## YOUR ASSIGNMENT
Where does the string "worst" appear? Copy every line of the entries below that holds it.

DATA PROVIDED Block Start

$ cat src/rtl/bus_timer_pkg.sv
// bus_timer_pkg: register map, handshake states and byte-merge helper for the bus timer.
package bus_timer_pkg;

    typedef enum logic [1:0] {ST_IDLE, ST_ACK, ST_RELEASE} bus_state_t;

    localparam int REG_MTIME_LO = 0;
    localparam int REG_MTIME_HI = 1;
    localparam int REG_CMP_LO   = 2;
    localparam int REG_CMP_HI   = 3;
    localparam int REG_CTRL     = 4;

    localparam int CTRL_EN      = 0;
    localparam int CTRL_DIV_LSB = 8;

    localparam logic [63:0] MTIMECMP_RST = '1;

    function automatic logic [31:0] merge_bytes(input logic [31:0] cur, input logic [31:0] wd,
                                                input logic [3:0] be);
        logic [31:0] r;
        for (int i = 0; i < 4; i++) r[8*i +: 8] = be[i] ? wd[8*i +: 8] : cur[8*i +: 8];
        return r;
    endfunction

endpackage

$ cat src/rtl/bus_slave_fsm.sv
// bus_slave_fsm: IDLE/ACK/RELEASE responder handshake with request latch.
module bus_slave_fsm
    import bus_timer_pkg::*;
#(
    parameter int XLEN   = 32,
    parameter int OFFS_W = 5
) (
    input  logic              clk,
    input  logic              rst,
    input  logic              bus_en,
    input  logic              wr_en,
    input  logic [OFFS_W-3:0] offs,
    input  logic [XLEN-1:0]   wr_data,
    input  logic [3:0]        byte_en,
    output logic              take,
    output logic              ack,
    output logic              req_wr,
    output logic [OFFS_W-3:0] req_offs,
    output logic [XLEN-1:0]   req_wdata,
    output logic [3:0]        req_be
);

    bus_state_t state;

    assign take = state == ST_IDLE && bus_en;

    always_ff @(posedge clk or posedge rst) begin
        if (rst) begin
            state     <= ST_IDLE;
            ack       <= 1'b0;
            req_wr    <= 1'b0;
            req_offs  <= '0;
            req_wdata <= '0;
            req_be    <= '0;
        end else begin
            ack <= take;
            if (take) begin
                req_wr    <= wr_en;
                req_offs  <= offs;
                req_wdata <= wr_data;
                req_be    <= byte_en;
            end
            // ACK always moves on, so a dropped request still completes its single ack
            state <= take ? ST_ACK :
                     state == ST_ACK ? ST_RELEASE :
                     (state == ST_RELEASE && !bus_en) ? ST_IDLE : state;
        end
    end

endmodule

DATA PROVIDED Block End
DATA PROVIDED Block Start

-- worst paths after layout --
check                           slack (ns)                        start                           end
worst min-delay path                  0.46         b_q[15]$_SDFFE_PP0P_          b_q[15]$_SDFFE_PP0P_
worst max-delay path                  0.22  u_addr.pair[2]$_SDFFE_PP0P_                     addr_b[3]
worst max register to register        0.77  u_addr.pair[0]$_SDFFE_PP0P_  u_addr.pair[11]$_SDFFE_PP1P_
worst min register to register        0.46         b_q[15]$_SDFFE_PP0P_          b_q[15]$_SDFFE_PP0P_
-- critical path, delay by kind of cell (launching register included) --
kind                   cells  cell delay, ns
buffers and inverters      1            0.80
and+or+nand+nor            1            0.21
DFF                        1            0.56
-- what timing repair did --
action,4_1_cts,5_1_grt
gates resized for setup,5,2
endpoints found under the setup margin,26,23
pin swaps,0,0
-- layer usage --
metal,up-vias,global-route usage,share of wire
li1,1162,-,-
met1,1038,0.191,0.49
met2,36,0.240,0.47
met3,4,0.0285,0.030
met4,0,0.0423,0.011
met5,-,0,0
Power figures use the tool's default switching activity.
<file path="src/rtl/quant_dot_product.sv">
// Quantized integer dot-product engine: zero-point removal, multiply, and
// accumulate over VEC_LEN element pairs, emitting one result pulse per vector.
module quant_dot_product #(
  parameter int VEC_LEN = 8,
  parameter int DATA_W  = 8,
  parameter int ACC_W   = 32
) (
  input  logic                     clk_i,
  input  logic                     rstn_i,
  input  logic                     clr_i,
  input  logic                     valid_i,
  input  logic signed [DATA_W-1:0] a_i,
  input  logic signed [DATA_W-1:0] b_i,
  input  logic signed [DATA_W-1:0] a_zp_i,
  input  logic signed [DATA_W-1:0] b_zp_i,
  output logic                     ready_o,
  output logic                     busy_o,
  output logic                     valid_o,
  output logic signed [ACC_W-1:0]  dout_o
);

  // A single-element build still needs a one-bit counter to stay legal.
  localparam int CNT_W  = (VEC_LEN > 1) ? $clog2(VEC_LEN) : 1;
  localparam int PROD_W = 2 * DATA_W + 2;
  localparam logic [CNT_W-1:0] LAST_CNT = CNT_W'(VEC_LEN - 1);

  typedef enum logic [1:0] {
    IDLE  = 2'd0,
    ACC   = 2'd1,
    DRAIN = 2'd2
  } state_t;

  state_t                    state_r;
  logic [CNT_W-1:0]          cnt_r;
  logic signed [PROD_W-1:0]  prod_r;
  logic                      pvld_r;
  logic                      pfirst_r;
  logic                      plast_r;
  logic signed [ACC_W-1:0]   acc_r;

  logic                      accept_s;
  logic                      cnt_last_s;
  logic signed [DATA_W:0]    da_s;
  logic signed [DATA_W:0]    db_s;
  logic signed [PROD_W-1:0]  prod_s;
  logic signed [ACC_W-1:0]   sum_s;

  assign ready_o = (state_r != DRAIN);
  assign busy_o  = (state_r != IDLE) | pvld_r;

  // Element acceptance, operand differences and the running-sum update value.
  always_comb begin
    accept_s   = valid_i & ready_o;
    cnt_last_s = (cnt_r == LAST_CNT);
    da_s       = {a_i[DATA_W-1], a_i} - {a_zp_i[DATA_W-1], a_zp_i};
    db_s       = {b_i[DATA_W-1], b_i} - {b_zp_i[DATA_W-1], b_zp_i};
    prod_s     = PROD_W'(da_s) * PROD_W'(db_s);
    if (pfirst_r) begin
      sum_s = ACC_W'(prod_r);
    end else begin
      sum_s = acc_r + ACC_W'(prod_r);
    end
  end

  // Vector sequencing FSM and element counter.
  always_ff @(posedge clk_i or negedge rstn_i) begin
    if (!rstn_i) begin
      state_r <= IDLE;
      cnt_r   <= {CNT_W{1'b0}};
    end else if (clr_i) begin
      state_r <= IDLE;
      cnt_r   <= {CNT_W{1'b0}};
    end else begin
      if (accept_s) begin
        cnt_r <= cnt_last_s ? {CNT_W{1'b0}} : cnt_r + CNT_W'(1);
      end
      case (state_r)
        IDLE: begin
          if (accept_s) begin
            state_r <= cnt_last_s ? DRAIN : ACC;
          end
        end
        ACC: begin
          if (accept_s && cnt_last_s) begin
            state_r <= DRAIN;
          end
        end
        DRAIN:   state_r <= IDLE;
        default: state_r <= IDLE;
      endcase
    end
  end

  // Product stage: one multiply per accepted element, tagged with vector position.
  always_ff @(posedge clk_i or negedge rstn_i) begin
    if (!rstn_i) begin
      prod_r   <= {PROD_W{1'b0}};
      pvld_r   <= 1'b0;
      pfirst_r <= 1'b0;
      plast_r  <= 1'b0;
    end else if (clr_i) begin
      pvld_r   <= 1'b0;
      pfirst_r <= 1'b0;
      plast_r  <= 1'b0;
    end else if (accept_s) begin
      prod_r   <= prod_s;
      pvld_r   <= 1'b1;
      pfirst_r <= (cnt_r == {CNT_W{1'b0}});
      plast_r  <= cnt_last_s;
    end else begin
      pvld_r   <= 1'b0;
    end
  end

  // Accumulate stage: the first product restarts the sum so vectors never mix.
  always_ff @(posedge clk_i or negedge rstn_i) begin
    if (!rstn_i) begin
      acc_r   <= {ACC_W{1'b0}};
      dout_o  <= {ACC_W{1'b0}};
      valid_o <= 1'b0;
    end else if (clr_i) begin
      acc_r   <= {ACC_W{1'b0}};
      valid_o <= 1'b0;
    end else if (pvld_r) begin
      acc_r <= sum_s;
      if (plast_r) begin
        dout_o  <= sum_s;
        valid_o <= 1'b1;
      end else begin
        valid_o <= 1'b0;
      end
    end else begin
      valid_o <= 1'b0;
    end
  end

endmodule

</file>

DATA PROVIDED Block End

## WRITTEN REPLY
-- worst paths after layout --
worst min-delay path                  0.46         b_q[15]$_SDFFE_PP0P_          b_q[15]$_SDFFE_PP0P_
worst max-delay path                  0.22  u_addr.pair[2]$_SDFFE_PP0P_                     addr_b[3]
worst max register to register        0.77  u_addr.pair[0]$_SDFFE_PP0P_  u_addr.pair[11]$_SDFFE_PP1P_
worst min register to register        0.46         b_q[15]$_SDFFE_PP0P_          b_q[15]$_SDFFE_PP0P_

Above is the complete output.